ThreadStart starter = () => draw.DynamicTextBox(c, f);
Thread thread = new Thread(starter);
thread.Start();

but it gives me the object reference not set to an instance of an object exception or that the Arraylist is null

//Code in MainForm
public generator draw = new generator();
private void Button1_Click(object sender, EventArgs e)
    {
        int c = Convert.ToInt16(txbColumn.Text);
        int f = Convert.ToInt16(txbRow.Text);

        draw.DynamicTextBox(c, f); //needs to be on a Thread

        foreach (Control txtb in draw.textboxList)
        {
            Paneltxb.Controls.Add(txtb); 
        }

    }

//Code in Generator Class
 public class generator
{
    public ArrayList textboxList;


    public void DynamicTextBox(int c, int f )
    {
        textboxList = new ArrayList();
        int n = 0;
        for (int x = 0; x < f; x++)
        {
            for (int y = 0; y < c; y++)
            {
                        n++;
                        TextBox txtb = new TextBox();
                        txtb.Text = "txb " + n;
                        txtb.Name = "txb" + n;

                        txtb.Location = new Point(y * 100, x * 20);
                        textboxList.Add(txtb);

            }

        }
    }


}

Upvotes: 0

Views: 111

Answers (2)

It's telling you the ArrayList is null because the ArrayList is null. At that point in time.

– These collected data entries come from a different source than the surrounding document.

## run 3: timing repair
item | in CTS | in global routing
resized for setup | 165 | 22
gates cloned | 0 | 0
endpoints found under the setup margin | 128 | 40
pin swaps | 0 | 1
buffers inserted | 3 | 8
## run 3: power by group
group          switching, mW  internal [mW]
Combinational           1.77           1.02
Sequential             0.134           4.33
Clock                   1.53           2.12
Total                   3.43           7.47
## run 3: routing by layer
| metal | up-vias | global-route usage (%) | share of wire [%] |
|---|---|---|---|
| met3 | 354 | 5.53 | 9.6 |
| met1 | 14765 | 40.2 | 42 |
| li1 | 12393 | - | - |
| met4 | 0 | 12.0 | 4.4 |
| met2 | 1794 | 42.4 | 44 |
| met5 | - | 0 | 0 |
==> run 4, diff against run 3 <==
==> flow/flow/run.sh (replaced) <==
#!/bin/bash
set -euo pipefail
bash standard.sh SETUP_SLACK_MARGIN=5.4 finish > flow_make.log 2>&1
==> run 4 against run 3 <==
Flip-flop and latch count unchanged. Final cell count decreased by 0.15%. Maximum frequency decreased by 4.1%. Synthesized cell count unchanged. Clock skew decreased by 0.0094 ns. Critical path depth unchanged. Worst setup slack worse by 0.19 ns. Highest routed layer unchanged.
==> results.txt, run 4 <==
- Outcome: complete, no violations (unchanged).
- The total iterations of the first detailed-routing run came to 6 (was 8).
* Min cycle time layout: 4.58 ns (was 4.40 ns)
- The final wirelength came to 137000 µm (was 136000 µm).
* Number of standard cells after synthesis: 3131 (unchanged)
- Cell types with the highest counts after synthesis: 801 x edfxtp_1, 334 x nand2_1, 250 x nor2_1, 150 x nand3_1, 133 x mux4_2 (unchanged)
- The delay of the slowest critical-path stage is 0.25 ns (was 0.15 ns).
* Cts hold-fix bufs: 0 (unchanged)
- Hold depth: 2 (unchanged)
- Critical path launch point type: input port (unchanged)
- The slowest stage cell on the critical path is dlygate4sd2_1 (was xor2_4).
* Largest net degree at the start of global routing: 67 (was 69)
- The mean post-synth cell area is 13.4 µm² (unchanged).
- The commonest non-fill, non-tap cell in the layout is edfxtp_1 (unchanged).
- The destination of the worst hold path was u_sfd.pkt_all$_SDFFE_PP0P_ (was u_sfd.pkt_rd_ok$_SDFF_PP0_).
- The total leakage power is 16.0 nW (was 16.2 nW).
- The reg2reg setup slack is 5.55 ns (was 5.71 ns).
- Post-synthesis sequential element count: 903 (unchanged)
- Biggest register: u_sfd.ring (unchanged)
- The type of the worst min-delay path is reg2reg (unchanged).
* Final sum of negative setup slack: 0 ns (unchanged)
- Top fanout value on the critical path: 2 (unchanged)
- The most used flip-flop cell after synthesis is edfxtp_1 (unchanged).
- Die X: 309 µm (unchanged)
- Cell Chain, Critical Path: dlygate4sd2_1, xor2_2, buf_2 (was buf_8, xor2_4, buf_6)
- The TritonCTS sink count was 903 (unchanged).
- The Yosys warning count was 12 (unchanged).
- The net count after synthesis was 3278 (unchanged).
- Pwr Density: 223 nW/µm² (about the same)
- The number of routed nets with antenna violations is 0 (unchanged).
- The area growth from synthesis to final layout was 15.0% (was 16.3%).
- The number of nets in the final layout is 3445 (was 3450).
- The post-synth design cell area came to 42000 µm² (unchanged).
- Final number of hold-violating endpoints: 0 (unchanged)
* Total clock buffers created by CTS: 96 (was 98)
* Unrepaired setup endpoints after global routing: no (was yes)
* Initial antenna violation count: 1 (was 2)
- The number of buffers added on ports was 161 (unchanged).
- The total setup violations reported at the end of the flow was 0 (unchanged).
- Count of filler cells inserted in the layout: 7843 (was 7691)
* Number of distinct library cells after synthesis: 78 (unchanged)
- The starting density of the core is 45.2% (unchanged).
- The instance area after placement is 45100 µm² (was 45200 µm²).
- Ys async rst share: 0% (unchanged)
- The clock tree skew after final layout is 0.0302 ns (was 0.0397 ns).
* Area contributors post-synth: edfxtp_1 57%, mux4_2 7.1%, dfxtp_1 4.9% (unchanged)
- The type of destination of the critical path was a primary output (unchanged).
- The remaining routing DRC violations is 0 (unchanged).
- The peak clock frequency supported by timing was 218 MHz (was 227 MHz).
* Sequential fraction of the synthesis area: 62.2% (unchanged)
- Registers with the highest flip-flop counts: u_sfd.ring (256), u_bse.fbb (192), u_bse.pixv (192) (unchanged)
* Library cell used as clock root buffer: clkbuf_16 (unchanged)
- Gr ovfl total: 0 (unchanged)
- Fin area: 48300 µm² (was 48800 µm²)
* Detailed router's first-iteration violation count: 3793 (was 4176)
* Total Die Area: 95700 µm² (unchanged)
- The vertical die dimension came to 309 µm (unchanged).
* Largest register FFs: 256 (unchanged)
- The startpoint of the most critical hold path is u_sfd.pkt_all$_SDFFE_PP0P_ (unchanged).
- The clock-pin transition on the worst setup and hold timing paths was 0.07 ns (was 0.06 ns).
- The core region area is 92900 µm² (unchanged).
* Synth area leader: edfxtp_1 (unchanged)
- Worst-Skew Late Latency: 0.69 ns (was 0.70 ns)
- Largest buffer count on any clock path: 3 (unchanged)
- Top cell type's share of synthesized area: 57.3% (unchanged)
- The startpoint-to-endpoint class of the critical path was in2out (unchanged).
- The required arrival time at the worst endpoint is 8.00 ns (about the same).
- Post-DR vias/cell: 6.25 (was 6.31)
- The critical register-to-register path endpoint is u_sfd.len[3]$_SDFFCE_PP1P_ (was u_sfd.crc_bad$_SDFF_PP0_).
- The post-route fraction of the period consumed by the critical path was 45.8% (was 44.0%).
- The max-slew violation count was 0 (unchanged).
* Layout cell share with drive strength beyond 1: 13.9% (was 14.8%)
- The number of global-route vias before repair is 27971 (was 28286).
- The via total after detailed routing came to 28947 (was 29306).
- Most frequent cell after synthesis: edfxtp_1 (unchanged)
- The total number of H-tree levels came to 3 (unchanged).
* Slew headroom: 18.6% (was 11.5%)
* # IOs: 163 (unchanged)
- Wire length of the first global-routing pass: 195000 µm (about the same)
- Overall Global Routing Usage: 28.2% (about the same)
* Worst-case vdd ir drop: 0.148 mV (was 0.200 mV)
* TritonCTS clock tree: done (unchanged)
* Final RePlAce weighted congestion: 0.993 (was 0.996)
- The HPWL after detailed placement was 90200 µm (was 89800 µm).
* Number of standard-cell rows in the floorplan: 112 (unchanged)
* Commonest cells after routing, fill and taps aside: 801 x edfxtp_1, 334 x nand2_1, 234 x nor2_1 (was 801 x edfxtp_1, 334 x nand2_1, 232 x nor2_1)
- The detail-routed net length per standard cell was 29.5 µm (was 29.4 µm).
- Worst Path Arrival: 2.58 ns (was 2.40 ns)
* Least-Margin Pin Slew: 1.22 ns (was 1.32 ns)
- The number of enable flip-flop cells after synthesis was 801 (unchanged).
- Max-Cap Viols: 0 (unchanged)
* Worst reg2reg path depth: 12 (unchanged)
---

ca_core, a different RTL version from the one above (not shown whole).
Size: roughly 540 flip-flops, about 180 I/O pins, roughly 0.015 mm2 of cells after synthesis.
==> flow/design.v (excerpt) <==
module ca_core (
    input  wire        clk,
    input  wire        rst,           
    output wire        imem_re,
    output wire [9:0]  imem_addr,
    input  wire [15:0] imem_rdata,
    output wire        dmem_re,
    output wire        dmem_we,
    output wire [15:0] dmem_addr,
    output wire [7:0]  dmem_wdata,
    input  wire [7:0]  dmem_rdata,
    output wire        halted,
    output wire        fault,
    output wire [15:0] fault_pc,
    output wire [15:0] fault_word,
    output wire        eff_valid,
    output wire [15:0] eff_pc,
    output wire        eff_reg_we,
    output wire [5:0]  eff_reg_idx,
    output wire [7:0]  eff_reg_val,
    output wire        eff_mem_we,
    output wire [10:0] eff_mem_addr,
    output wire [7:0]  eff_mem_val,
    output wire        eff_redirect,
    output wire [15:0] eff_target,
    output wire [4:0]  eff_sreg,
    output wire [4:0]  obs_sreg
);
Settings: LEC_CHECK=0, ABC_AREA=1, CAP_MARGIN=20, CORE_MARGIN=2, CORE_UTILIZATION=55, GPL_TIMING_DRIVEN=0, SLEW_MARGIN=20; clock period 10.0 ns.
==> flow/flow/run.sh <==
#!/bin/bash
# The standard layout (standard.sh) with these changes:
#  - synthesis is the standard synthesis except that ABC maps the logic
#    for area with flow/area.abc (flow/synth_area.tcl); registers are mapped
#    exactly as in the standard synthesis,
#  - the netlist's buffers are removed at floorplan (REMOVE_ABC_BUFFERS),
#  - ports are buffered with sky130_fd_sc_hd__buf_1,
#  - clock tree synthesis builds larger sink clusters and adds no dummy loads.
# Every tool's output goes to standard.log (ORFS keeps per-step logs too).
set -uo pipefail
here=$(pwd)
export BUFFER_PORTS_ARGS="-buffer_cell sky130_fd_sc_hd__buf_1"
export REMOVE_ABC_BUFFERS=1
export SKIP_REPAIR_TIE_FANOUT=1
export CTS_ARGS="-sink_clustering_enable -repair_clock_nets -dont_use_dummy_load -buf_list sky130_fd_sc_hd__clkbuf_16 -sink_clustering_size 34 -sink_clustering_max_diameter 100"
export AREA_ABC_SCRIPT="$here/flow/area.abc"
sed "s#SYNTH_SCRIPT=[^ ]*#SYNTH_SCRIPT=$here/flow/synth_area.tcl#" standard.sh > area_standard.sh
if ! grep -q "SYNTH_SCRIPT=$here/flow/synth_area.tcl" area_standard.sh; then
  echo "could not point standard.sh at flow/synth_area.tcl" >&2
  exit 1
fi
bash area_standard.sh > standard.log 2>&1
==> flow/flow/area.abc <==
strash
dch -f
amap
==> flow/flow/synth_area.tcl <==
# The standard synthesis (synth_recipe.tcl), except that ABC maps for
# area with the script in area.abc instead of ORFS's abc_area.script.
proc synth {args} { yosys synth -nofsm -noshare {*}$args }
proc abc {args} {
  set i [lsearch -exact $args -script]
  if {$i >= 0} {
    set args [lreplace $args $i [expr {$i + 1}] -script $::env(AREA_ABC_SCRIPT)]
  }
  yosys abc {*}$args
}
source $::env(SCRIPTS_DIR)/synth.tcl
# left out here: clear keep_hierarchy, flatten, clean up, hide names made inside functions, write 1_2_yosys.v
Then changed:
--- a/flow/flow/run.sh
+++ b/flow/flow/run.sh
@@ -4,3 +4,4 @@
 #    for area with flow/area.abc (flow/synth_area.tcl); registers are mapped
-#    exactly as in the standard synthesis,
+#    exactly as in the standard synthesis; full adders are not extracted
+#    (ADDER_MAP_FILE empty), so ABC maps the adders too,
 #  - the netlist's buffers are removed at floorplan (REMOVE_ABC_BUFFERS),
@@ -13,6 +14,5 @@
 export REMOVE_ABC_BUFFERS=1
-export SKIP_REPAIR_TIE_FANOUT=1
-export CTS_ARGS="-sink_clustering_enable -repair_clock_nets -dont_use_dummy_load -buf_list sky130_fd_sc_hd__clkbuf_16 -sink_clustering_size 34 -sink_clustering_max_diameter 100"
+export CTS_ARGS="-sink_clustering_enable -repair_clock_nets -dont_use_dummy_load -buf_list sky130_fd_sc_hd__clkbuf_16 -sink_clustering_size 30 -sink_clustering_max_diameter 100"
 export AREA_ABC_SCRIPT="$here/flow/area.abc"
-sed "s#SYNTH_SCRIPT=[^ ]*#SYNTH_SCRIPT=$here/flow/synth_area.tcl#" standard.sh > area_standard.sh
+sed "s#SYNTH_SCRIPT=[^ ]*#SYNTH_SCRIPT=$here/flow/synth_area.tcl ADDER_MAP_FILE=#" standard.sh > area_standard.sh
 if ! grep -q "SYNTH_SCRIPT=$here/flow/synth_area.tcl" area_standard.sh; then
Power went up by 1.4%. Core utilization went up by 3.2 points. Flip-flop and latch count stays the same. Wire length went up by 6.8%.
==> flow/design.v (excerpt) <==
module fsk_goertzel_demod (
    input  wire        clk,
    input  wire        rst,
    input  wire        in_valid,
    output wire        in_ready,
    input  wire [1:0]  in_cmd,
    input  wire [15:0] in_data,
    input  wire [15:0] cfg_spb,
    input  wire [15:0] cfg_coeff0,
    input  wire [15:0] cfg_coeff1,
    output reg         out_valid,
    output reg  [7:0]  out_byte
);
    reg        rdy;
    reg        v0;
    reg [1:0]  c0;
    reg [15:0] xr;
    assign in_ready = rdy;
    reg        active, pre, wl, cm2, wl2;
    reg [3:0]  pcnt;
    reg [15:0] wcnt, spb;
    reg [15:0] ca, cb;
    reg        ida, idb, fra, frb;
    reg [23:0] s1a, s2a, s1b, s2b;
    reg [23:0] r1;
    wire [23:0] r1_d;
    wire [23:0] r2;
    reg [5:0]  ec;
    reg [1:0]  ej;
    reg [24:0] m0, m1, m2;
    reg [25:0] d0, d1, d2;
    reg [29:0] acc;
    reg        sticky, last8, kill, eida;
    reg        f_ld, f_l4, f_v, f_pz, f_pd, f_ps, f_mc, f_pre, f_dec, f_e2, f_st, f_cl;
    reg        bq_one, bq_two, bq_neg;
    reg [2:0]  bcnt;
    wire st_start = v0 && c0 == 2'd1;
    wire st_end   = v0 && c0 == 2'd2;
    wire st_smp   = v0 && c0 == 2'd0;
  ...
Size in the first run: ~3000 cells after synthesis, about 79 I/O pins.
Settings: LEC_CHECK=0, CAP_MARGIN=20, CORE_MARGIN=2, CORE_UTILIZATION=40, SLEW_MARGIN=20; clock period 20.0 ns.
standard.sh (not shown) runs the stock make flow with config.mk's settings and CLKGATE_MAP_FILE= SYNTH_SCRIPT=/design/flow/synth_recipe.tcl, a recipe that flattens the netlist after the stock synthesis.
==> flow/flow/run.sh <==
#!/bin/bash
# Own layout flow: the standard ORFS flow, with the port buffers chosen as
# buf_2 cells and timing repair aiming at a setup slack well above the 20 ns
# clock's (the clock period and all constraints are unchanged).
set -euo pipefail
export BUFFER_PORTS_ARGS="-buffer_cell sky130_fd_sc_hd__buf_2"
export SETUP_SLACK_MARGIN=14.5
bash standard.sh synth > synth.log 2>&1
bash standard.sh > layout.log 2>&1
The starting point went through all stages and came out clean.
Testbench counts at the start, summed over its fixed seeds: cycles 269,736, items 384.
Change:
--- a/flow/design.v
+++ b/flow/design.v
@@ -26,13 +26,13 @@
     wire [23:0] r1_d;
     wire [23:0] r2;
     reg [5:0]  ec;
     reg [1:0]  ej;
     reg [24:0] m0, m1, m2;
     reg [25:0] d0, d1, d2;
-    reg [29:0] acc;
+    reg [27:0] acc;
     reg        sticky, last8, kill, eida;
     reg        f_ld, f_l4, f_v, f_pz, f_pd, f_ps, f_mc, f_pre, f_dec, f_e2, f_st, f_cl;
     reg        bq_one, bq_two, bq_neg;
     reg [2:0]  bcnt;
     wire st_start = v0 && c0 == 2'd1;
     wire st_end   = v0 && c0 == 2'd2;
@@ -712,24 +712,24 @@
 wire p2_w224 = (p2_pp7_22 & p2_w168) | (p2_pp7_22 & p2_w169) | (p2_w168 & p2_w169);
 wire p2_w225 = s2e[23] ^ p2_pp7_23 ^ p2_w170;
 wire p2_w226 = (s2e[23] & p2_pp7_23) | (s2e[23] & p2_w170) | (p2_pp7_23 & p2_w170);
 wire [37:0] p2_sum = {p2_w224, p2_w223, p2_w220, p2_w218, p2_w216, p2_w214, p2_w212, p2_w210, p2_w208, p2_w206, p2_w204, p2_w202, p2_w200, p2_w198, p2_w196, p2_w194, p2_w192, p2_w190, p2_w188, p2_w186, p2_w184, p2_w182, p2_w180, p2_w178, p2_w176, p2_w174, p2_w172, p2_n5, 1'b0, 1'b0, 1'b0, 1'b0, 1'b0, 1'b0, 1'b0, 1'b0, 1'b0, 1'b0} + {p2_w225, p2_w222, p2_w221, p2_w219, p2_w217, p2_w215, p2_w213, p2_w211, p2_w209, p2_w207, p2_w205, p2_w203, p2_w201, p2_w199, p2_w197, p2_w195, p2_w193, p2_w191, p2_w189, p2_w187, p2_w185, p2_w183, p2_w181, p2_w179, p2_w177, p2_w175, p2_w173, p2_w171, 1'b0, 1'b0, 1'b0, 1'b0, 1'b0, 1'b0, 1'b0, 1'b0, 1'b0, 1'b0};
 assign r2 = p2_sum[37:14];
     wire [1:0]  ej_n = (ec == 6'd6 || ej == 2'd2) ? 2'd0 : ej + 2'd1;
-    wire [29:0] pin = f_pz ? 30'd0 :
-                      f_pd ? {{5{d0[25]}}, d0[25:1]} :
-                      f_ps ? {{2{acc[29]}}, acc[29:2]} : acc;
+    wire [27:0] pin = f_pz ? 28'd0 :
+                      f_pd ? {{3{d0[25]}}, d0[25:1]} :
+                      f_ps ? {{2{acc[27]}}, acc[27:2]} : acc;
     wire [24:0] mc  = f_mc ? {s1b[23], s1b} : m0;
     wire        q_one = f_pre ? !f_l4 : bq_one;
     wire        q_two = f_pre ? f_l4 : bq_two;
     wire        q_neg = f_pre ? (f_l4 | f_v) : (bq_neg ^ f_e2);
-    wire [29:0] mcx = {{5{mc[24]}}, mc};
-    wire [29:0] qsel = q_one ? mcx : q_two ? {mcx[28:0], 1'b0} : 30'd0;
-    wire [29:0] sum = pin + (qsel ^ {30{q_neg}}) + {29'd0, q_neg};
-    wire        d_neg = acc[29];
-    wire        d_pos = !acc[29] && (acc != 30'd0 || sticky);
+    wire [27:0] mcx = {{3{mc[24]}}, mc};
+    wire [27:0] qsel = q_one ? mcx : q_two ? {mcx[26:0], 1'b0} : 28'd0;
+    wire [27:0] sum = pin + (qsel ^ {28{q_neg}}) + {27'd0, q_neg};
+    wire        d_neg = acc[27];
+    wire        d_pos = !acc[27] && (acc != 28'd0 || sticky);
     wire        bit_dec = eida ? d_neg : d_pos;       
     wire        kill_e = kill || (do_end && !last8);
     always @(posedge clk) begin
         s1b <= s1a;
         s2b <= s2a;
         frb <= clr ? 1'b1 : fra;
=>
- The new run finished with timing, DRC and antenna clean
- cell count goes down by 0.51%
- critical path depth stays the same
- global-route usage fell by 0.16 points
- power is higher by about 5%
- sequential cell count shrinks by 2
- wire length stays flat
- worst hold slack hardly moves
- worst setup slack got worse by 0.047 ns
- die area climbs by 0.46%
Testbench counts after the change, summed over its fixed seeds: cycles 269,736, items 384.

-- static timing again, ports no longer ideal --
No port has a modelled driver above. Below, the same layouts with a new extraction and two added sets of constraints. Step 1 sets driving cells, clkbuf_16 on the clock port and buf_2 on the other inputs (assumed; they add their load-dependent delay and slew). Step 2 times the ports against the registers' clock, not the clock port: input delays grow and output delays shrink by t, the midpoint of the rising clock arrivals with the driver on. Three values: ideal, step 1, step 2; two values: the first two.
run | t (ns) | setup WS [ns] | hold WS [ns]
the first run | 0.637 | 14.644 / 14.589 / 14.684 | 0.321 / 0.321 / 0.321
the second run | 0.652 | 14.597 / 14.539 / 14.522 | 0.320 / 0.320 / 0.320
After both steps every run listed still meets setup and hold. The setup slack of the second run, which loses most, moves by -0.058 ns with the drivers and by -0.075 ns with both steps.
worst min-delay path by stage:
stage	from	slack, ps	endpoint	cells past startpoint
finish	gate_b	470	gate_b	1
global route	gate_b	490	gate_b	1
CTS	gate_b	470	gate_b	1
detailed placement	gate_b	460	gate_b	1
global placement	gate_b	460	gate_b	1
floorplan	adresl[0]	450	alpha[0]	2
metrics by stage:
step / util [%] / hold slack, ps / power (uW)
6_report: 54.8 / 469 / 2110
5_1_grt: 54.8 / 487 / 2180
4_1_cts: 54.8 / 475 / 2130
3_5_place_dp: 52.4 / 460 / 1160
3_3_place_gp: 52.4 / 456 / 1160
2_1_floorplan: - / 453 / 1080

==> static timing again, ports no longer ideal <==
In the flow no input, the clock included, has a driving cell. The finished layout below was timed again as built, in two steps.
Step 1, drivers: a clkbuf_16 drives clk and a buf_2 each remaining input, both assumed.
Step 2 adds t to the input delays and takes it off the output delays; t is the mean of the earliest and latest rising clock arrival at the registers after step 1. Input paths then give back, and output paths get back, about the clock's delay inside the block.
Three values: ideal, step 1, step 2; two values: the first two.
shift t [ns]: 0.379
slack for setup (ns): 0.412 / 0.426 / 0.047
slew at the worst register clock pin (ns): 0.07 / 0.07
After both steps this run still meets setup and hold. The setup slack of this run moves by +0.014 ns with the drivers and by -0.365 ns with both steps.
What follows belongs to an exercise in optimizing a design on an open flow for small area; a production flow would make more cautious choices.
In this exercise RTL edits were held to simulation tests only and were not proved equivalent to the original.
No activity file was given, so power comes from the tool's default toggle rates.

lane 1:
==> flow/design.v (excerpt) <==
module dp_engine (
    input  wire        clk,
    input  wire        rst,         
    input  wire        wr_en,
    input  wire [7:0]  wr_addr,
    input  wire [31:0] wr_data,
    input  wire [7:0]  rd_addr,
    output reg  [31:0] rd_data,
    output wire        busy,
    input  wire [7:0]  line_in,
    output reg  [7:0]  line_oe,
    output reg  [7:0]  line_out,
    output reg  [7:0]  line_pu,
    output reg  [7:0]  line_pd
);
    localparam [3:0] E_NONE    = 4'd0;
    localparam [3:0] E_ILLEGAL = 4'd1;
    localparam [3:0] E_UNBOUND = 4'd2;
    localparam [3:0] E_RANGE   = 4'd3;
    localparam [3:0] E_BIND    = 4'd4;
    localparam [3:0] E_SWD_ACK = 4'd5;
    localparam [7:0] OP_NOP     = 8'h00;
    localparam [7:0] OP_LREL    = 8'h01;
    localparam [7:0] OP_JBIND   = 8'h02;
    localparam [7:0] OP_SBIND   = 8'h03;
    localparam [7:0] OP_JCLK    = 8'h10;
    localparam [7:0] OP_JTDI    = 8'h11;
    localparam [7:0] OP_JTMS    = 8'h12;
    localparam [7:0] OP_JRDB    = 8'h13;
    localparam [7:0] OP_JIDLE   = 8'h14;
    localparam [7:0] OP_JSDR    = 8'h15;
    localparam [7:0] OP_JSIR    = 8'h16;
    localparam [7:0] OP_JSHIFT  = 8'h17;
    localparam [7:0] OP_JSEND   = 8'h18;
    localparam [7:0] OP_JTRST   = 8'h19;
    localparam [7:0] OP_JDETECT = 8'h20;
    localparam [7:0] OP_JIDS    = 8'h21;
    localparam [7:0] OP_JBYPASS = 8'h22;
    localparam [7:0] OP_JIDCHK  = 8'h23;
    localparam [7:0] OP_SLRST   = 8'h30;
    localparam [7:0] OP_SWAKE   = 8'h31;
    localparam [7:0] OP_SJ2S    = 8'h32;
    localparam [7:0] OP_SS2J    = 8'h33;
    localparam [7:0] OP_SIDCODE = 8'h34;
    localparam [7:0] OP_SPROBE  = 8'h35;
    localparam [127:0] C_ALERT = 128'h19BC0EA2_E3DDAFE9_86852D95_6209F392;
    localparam [7:0]   C_ACT   = 8'h1A;
    localparam [15:0]  C_J2S   = 16'hE79E;
    localparam [15:0]  C_S2J   = 16'hE73C;
    localparam [7:0]   C_HDR   = 8'hA5;
    localparam [2:0] CAP_NONE = 3'd0;
  ...
For scale: roughly 1300 flip-flops, roughly 45000 um^2 of cells after synthesis.
clock: 10.0 ns
lec_check: 0
cap_margin: 20
core_margin: 2
core_utilization: 40
cts_cluster_diameter: 80
cts_cluster_size: 25
slew_margin: 20
standard.sh (not shown) runs the stock make flow with config.mk's settings and CLKGATE_MAP_FILE= SYNTH_SCRIPT=/design/flow/synth_recipe.tcl, a recipe that flattens the netlist after the stock synthesis.
==> flow/flow/run.sh <==
#!/bin/bash
# The standard layout, with the port buffers made of the smallest buffer cell
# and a clock tree built without dummy balancing loads.
set -euo pipefail
export BUFFER_PORTS_ARGS="-buffer_cell sky130_fd_sc_hd__buf_1"
export CTS_ARGS="-sink_clustering_enable -repair_clock_nets -sink_clustering_size 25 -sink_clustering_max_diameter 80 -dont_use_dummy_load"
bash standard.sh > standard.log 2>&1
Lane 1 reached the final stage; the timing, design-rule and antenna checks on its layout passed.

    ThreadStart starter = () => draw.DynamicTextBox(c, f);
    Thread thread = new Thread(starter);
    thread.Start();

    //  The thread just started running. The textboxes have not been created yet. 
    //  draw.textboxList has not been given a value yet. It's null.
    //  The stuff in the other thread is happening in a different thread, 
    //  at its own pace. 
    //  The whole point of putting it in another thread is that the rest of the code 
    //  in *this* thread continues executing before the other thread finishes. You can't
    //  ever make any assumptions about when stuff in another thread happens, unless you 
    //  write code to explicitly synchronize the two, which is a proverbially tricky 
    //  business. 

    foreach (Control txtb in draw.textboxList)
    {
        Paneltxb.Controls.Add(txtb); 
    }

If you want to wait to use the results of the other thread until it's finished creating them, the most obvious way to be sure of that happening is just do it in the other thread. Try something like this:

ThreadStart starter = () => {
    draw.DynamicTextBox(c, f);

    //  We do this Invoke thing because we're messing with UI, which has to 
    //  be done in the UI thread. We're in another thread, so what Invoke
    //  does for us is it reaches into the UI thread and executes its code 
    //  there. It does this using magic thread runtime pixies or something. 
    //  I don't know what. 
    this.BeginInvoke(new MethodInvoker(delegate {
        foreach (Control txtb in draw.textboxList)
        {
            Paneltxb.Controls.Add(txtb); 
        }
    });
};

I suspect that'll blow up on you anyway because you're creating the TextBoxes out of the UI thread. Good luck.

Upvotes: 3

brakeroo
brakeroo

Reputation: 1447

You can try async/await (see below) however I'm not sure it's worth using a new thread via Task.Run() since it does not seem you need to "parallelize" work:

private async void Button1_Click(object sender, EventArgs e)
{
    int c = Convert.ToInt16(txbColumn.Text);
    int f = Convert.ToInt16(txbRow.Text);

    await Task.Run(()=> draw.DynamicTextBox(c, f));

    foreach (Control txtb in draw.textboxList)
    {
        Paneltxb.Controls.Add(txtb); 
    }

}

public class generator
{
public ArrayList textboxList;
...
public void DynamicTextBox(int c, int f )
{
 ...
}...

}

One reason I am suggesting async/await pattern is not having to worry about the dipatcher when you're accessing UI elements. The code after the await will run on the UI thread since await captures the UI sync context.